(image: WikimediaCommons) |
A lot of discussion around the Web these days about women in STEM, and at Math-Frolic I'm even more interested in women in math, so thought it would be fun/timely to recount the unusual story of Marjorie Rice -- worth repeating, even if most are familiar with it, as a rare instance of someone becoming involved with math almost by accident.
[Most of this information was reported over a year ago in a MathMunch piece on Marjorie here:
http://mathmunch.org/2013/02/25/marjorie-rice-inspired-by-math-and-subways/ also see Ivars Peterson's 2010 piece here: http://mathtourist.blogspot.com/2010/06/tiling-with-pentagons.html ]

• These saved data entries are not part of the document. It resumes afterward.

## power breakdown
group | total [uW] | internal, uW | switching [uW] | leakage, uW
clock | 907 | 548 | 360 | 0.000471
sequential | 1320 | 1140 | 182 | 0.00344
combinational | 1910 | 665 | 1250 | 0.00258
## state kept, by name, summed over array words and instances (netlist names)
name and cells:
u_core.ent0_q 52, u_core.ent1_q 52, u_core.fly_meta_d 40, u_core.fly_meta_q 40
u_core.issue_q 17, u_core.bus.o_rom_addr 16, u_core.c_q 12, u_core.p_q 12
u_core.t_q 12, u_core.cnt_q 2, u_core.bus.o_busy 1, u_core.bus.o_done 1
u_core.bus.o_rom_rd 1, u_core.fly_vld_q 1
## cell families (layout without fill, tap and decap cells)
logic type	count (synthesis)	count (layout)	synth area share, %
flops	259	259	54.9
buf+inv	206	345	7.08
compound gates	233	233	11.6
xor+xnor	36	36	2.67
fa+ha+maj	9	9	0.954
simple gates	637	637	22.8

Marjorie discovered her senior year in high school that she found math interesting, but by then it was too late to do much with it. She went on to marry, have children, be a housewife; i.e. she took NO mathematics past high school. But after getting a subscription to Scientific American for her son, she began reading the Mathematical Games column of Martin Gardner, including a 1975 column concerning "pentagon tessellations," i.e. pentagon forms that could cover an entire plane, repeating themselves with no gaps, like a jigsaw puzzle. At one time mathematicians believed there were only five such pentagon shapes that achieved tessellation, but in 1968 three more were discovered, and a fourth new one had just been added in 1975 that Gardner was reporting on.
Marjorie was intrigued. And playing with different pentagons, with different internal angles, she finally found a fresh one that accomplished the feat of tessellation. Inventing her own unconventional notation to describe her work she wrote to Gardner showing the result. And he sent her correspondence on to another female mathematician, Doris Schattschneider, who confirmed Marjorie's success and translated her work into more standard mathematical format. Marjorie went on to find yet three more successful pentagon tessellations, and also DISproved a conjecture made by Doris.
Successful amateurs have made significant contributions to astronomy, but in most sciences, and particularly in mathematics, it is rare for an academically-untrained amateur to accomplish something missed by professionals... but apparently Marjorie didn't know that! Her own website on her work is here:
https://sites.google.com/site/intriguingtessellations/home
She is now over ninety, and remains an inspiration, not just to women, but to amateur enthusiasts everywhere. What I love most though about the Marjorie Rice story isn't that she was a female in mathematics, nor even that she was an amateur contributing to a technical field, but rather what the story says about the role of intuition and insight in math. Despite mathematics' image of being cold, dry, and rigid, and despite its abstractness in advanced study, scrape below the surface and there remains, on occasion, a powerful substrate of intuition and mental imagery, accessible to many.
Below is a video segment (from about the 31:50 point to 35:45) talking about Marjorie's work (again h/t to MathMunch for this):
We now know of 14 tessellating pentagon forms! Are there more?